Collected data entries
----

`config.mk`:
```
export PLATFORM = sky130hd
export DESIGN_NAME = replica_vote_mem
export DESIGN_NICKNAME = d
export VERILOG_FILES = /design/src/rtl/rvm_pkg.sv /design/src/rtl/rvm_replica_ram.sv /design/src/rtl/rvm_voter.sv /design/src/rtl/rvm_ctrl.sv /design/src/rtl/replica_vote_mem.sv
export SDC_FILE = /design/constraint.sdc
export NUM_CORES = 2
export LEC_CHECK = 0
export BUFFER_PORTS_ARGS = -buffer_cell sky130_fd_sc_hd__buf_2
export CAP_MARGIN = 20
export CORE_MARGIN = 2
export CORE_UTILIZATION = 30
export DETAILED_ROUTE_END_ITERATION = 16
export SETUP_SLACK_MARGIN = 0.3
export SYNTH_ARGS = -nofsm -noshare
export SYNTH_HDL_FRONTEND = slang
export SYNTH_HIERARCHICAL = 1
export SYNTH_SLANG_ARGS = --single-unit
```
`constraint.sdc`:
```
create_clock -name clk -period 9.5 [get_ports clk]
set_input_delay 1.425 -clock clk [delete_from_list [all_inputs] [get_ports clk]]
set_output_delay 1.425 -clock clk [all_outputs]
set_load 0.005 [all_outputs]
```
`src/rtl/rvm_pkg.sv`:
```
package rvm_pkg;

  typedef enum logic [1:0] {
    ST_IDLE = 2'd0,
    ST_VOTE = 2'd1,
    ST_FIX  = 2'd2,
    ST_RESP = 2'd3
  } rvm_state_t;

  localparam logic OP_READ  = 1'b0;
  localparam logic OP_WRITE = 1'b1;

endpackage

```
`src/rtl/rvm_replica_ram.sv`:
```
module rvm_replica_ram #(
  parameter int ADDR_W = 6,
  parameter int DATA_W = 16,
  localparam int DEPTH = 1 << ADDR_W
) (
  input  logic              clk,
  input  logic              we,
  input  logic [ADDR_W-1:0] addr,
  input  logic [DATA_W-1:0] wdata,
  output logic [DATA_W-1:0] rdata
);

  logic [DATA_W-1:0] store [DEPTH];

  // single-port synchronous RAM, read-first
  always_ff @(posedge clk) begin
    if (we) store[addr] <= wdata;
    rdata <= store[addr];
  end

endmodule

```
`src/rtl/rvm_voter.sv`:
```
module rvm_voter #(
  parameter int REPLICAS = 3,
  parameter int DATA_W   = 16,
  localparam int CNT_W   = $clog2(REPLICAS + 1),
  localparam int HALF    = REPLICAS / 2
) (
  input  logic [REPLICAS*DATA_W-1:0] words,
  output logic [DATA_W-1:0]          voted,
  output logic                       disagree
);

  for (genvar b = 0; b < DATA_W; b++) begin : g_bit
    logic [CNT_W-1:0] ones;
    always_comb begin
      ones = '0;
      for (int r = 0; r < REPLICAS; r++) begin
        ones = ones + CNT_W'(words[r*DATA_W + b]);
      end
    end
    assign voted[b] = (ones > CNT_W'(HALF));
  end

  always_comb begin
    disagree = 1'b0;
    for (int r = 0; r < REPLICAS; r++) begin
      if (words[r*DATA_W +: DATA_W] != voted) disagree = 1'b1;
    end
  end

endmodule

```
`src/rtl/rvm_ctrl.sv`:
```
module rvm_ctrl
  import rvm_pkg::*;
#(
  parameter int ADDR_W    = 6,
  parameter int DATA_W    = 16,
  parameter int REPLICAS  = 3,
  parameter bit WRITEBACK = 1'b1,
  localparam int SEL_W    = $clog2(REPLICAS)
) (
  input  logic                clk,
  input  logic                rst,
  input  logic                req_valid,
  input  logic                req_op,
  input  logic [ADDR_W-1:0]   req_addr,
  input  logic [DATA_W-1:0]   req_wdata,
  input  logic                upset_we,
  input  logic [SEL_W-1:0]    upset_sel,
  input  logic [ADDR_W-1:0]   upset_addr,
  input  logic [DATA_W-1:0]   upset_data,
  input  logic [DATA_W-1:0]   voted,
  input  logic                disagree,
  output logic [REPLICAS-1:0] ram_we,
  output logic [ADDR_W-1:0]   ram_addr,
  output logic [DATA_W-1:0]   ram_wdata,
  output logic                ready,
  output logic                done,
  output logic [DATA_W-1:0]   rdata,
  output logic                mismatch
);

  rvm_state_t        st_q, st_d;
  logic [ADDR_W-1:0] addr_q;
  logic [DATA_W-1:0] word_q;
  logic              mism_q;

  logic idle, accept, wr_acc, upset_ok, fixing;

  assign idle     = (st_q == ST_IDLE);
  assign accept   = idle && req_valid;
  assign wr_acc   = accept && (req_op == OP_WRITE);
  assign upset_ok = idle && !req_valid && upset_we;
  assign fixing   = (st_q == ST_FIX);

  // shared RAM port: requests win over upsets, repairs use latched address
  always_comb begin
    if (idle) begin
      ram_addr  = req_valid ? req_addr  : upset_addr;
      ram_wdata = req_valid ? req_wdata : upset_data;
    end else begin
      ram_addr  = addr_q;
      ram_wdata = word_q;
    end
  end

  for (genvar r = 0; r < REPLICAS; r++) begin : g_we
    assign ram_we[r] = wr_acc || fixing ||
                       (upset_ok && (upset_sel == SEL_W'(r)));
  end

  always_comb begin
    st_d = st_q;
    unique case (st_q)
      ST_IDLE: if (accept) st_d = (req_op == OP_WRITE) ? ST_RESP : ST_VOTE;
      ST_VOTE: st_d = (WRITEBACK && disagree) ? ST_FIX : ST_RESP;
      ST_FIX:  st_d = ST_RESP;
      ST_RESP: st_d = ST_IDLE;
      default: st_d = ST_IDLE;
    endcase
  end

  always_ff @(posedge clk) begin
    if (rst) begin
      st_q   <= ST_IDLE;
      addr_q <= '0;
      word_q <= '0;
      mism_q <= 1'b0;
    end else begin
      st_q <= st_d;
      if (accept) addr_q <= req_addr;
      if (wr_acc) mism_q <= 1'b0;
      if (st_q == ST_VOTE) begin
        word_q <= voted;
        mism_q <= disagree;
      end
    end
  end

  assign ready    = idle;
  assign done     = (st_q == ST_RESP);
  assign rdata    = word_q;
  assign mismatch = mism_q && (st_q == ST_RESP);

endmodule

```
`src/rtl/replica_vote_mem.sv`:
```
module replica_vote_mem #(
  parameter int ADDR_W    = 6,
  parameter int DATA_W    = 16,
  parameter int REPLICAS  = 3,
  parameter bit WRITEBACK = 1'b1,
  localparam int SEL_W    = $clog2(REPLICAS)
) (
  input  logic              clk,
  input  logic              rst,
  input  logic              req_valid,
  input  logic              req_op,
  input  logic [ADDR_W-1:0] req_addr,
  input  logic [DATA_W-1:0] req_wdata,
  output logic              ready,
  output logic              done,
  output logic [DATA_W-1:0] rdata,
  output logic              mismatch,
  input  logic              upset_we,
  input  logic [SEL_W-1:0]  upset_sel,
  input  logic [ADDR_W-1:0] upset_addr,
  input  logic [DATA_W-1:0] upset_data
);

  logic [REPLICAS-1:0]        ram_we;
  logic [ADDR_W-1:0]          ram_addr;
  logic [DATA_W-1:0]          ram_wdata;
  logic [REPLICAS*DATA_W-1:0] ram_words;
  logic [DATA_W-1:0]          voted;
  logic                       disagree;

  for (genvar r = 0; r < REPLICAS; r++) begin : g_rep
    rvm_replica_ram #(
      .ADDR_W(ADDR_W),
      .DATA_W(DATA_W)
    ) u_ram (
      .clk  (clk),
      .we   (ram_we[r]),
      .addr (ram_addr),
      .wdata(ram_wdata),
      .rdata(ram_words[r*DATA_W +: DATA_W])
    );
  end

  rvm_voter #(
    .REPLICAS(REPLICAS),
    .DATA_W  (DATA_W)
  ) u_vote (
    .words   (ram_words),
    .voted   (voted),
    .disagree(disagree)
  );

  rvm_ctrl #(
    .ADDR_W   (ADDR_W),
    .DATA_W   (DATA_W),
    .REPLICAS (REPLICAS),
    .WRITEBACK(WRITEBACK)
  ) u_ctrl (
    .clk       (clk),
    .rst       (rst),
    .req_valid (req_valid),
    .req_op    (req_op),
    .req_addr  (req_addr),
    .req_wdata (req_wdata),
    .upset_we  (upset_we),
    .upset_sel (upset_sel),
    .upset_addr(upset_addr),
    .upset_data(upset_data),
    .voted     (voted),
    .disagree  (disagree),
    .ram_we    (ram_we),
    .ram_addr  (ram_addr),
    .ram_wdata (ram_wdata),
    .ready     (ready),
    .done      (done),
    .rdata     (rdata),
    .mismatch  (mismatch)
  );

endmodule

```
==> flow_metrics.env <==
export IMPL_htreeDepth=5
export IMPL_clk_pin_slew_ps=60
export IMPL_slew_headroom=0.124
export IMPL_max_freq_mhz=176
export IMPL_die_w_um=639
export IMPL_grt_pass1_vias=68500
export IMPL_synth_area_mm2=0.121
export IMPL_skew_ps=86.5
export IMPL_outcome="finished, final reports clean"
export IMPL_startpoint_type="flop"
export IMPL_tritoncts="yes"
export IMPL_portBuffers=69
export IMPL_fp_dieH_um=639
export IMPL_setup_viol=0
export IMPL_p_seq_frac=0.360
export IMPL_yosysWarnings=6
export IMPL_drt_wirelength_per_cell_um=27.4
export IMPL_grt_ovfl_total=0
export IMPL_grt_util_met2=0.266
export IMPL_first_pass_iters=7
export IMPL_fin_crit_sh=0.598
export IMPL_intPower_mw=32.5
export IMPL_setup_tns_ps=0
export IMPL_synthTopCellsByCount="edfxtp_1, a22oi_1, nor2_1, mux2i_1, a221oi_1"
export IMPL_startpoint="u_ctrl/st_q[0]"
export IMPL_whs_ps=457
export IMPL_async_flop_share=0
export IMPL_cts_hold_fix_buffers=0
export IMPL_synth_top_cell_by_area="edfxtp_1"
export IMPL_grt_use_met1=0.221
export IMPL_drive_above_1_share=0.137
export IMPL_ys_flop_type="edfxtp_1"
export IMPL_avgSynthCellArea_um2=17.0
export IMPL_netlist_area_leader_share=0.763
export IMPL_grt_usage=0.167
export IMPL_cts_buffer_depth=4
export IMPL_crit_path_top_delay_cell="a21oi_4"
export IMPL_drt_iter0_drc=9879
export IMPL_pwr_density_cell_mw_per_mm2=397
export IMPL_rows=233
export IMPL_antenna_found_initial=13
export IMPL_crit_required_ps=10100
export IMPL_grt_util_met3=0.0326
export IMPL_min_from="u_ctrl/addr_q[1]"
export IMPL_path_cells="inv_1 > ha_4 > nor2_1 > a21oi_4 > buf_12 > and2_4 > buf_4 > nand3_1 > nor2_1 > buf_4"
export IMPL_ys_ff_latch=3145
export IMPL_fin_crit_ps=5680
export IMPL_arrival_ps=6280
export IMPL_insertion_delay_ps=950
export IMPL_whs_path_depth=2
export IMPL_synth_seq_area_share=0.775
export IMPL_grt_max_degree=193
export IMPL_rsz0062_at_grt="no"
export IMPL_combPwrFrac=0.414
export IMPL_crit_fanout=89
export IMPL_max_cap_violations=0
export IMPL_vias=70500
export IMPL_end_kind="flop"
export IMPL_synthCells=7102
export IMPL_p_switching_mw=22.8
export IMPL_drc_errors=0
export IMPL_synth_fp_nets=7174
export IMPL_report_final_slew_viol_count=0
export IMPL_reg2regPathDepth=10
export IMPL_path_class="flop to flop"
export IMPL_initial_core_util=0.301
export IMPL_io_pins=70
export IMPL_avgViaCountPerCell=5.46
export IMPL_dp_hpwl_mm=211
export IMPL_synth_cell_type_count=70
export IMPL_switching_share=0.412
export IMPL_r2r_start="u_ctrl/st_q[0]"
export IMPL_min_path_type="flop to flop"
export IMPL_die_area_mm2=0.408
export IMPL_worst_ir_drop_vdd_v=0.000422
export IMPL_top_usage_layer="met2"
export IMPL_critical_path_max_stage_delay_ps=770
export IMPL_tightestPinTransition_ps=1280
export IMPL_power_leakage_nw=44.1
export IMPL_cts_sinks=3145
export IMPL_synth_top_cells_by_area="edfxtp_1, mux2i_1, a22oi_1"
export IMPL_synth_most_common_cell="edfxtp_1"
export IMPL_clockRootBuffer="clkbuf_16"
export IMPL_ant_nets=0
export IMPL_fin_nets=7441
export IMPL_gp_congestion=0.904
export IMPL_grt_first_pass_wirelength_mm=504
export IMPL_timing_hold_violations_final=0
export IMPL_coreArea_mm2=0.402
export IMPL_cts_made_buffers=320
export IMPL_syn2layout_area_growth_pct=15.2
export IMPL_synth_edf_count=3072
export IMPL_post_cts_resized=0
export IMPL_wl_mm=354
export IMPL_cts_setup_buffers=0
export IMPL_power_frac_clock=0.226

----

§ **WHAT TO DO**:
From the data above, reproduce word for word the lines running from the line with "export IMPL_clk_pin_slew_ps=60" to the line with "export IMPL_antenna_found_initial=13", ends included.

§ **RESPONSE AREA**:
export IMPL_clk_pin_slew_ps=60
export IMPL_slew_headroom=0.124
export IMPL_max_freq_mhz=176
export IMPL_die_w_um=639
export IMPL_grt_pass1_vias=68500
export IMPL_synth_area_mm2=0.121
export IMPL_skew_ps=86.5
export IMPL_outcome="finished, final reports clean"
export IMPL_startpoint_type="flop"
export IMPL_tritoncts="yes"
export IMPL_portBuffers=69
export IMPL_fp_dieH_um=639
export IMPL_setup_viol=0
export IMPL_p_seq_frac=0.360
export IMPL_yosysWarnings=6
export IMPL_drt_wirelength_per_cell_um=27.4
export IMPL_grt_ovfl_total=0
export IMPL_grt_util_met2=0.266
export IMPL_first_pass_iters=7
export IMPL_fin_crit_sh=0.598
export IMPL_intPower_mw=32.5
export IMPL_setup_tns_ps=0
export IMPL_synthTopCellsByCount="edfxtp_1, a22oi_1, nor2_1, mux2i_1, a221oi_1"
export IMPL_startpoint="u_ctrl/st_q[0]"
export IMPL_whs_ps=457
export IMPL_async_flop_share=0
export IMPL_cts_hold_fix_buffers=0
export IMPL_synth_top_cell_by_area="edfxtp_1"
export IMPL_grt_use_met1=0.221
export IMPL_drive_above_1_share=0.137
export IMPL_ys_flop_type="edfxtp_1"
export IMPL_avgSynthCellArea_um2=17.0
export IMPL_netlist_area_leader_share=0.763
export IMPL_grt_usage=0.167
export IMPL_cts_buffer_depth=4
export IMPL_crit_path_top_delay_cell="a21oi_4"
export IMPL_drt_iter0_drc=9879
export IMPL_pwr_density_cell_mw_per_mm2=397
export IMPL_rows=233
export IMPL_antenna_found_initial=13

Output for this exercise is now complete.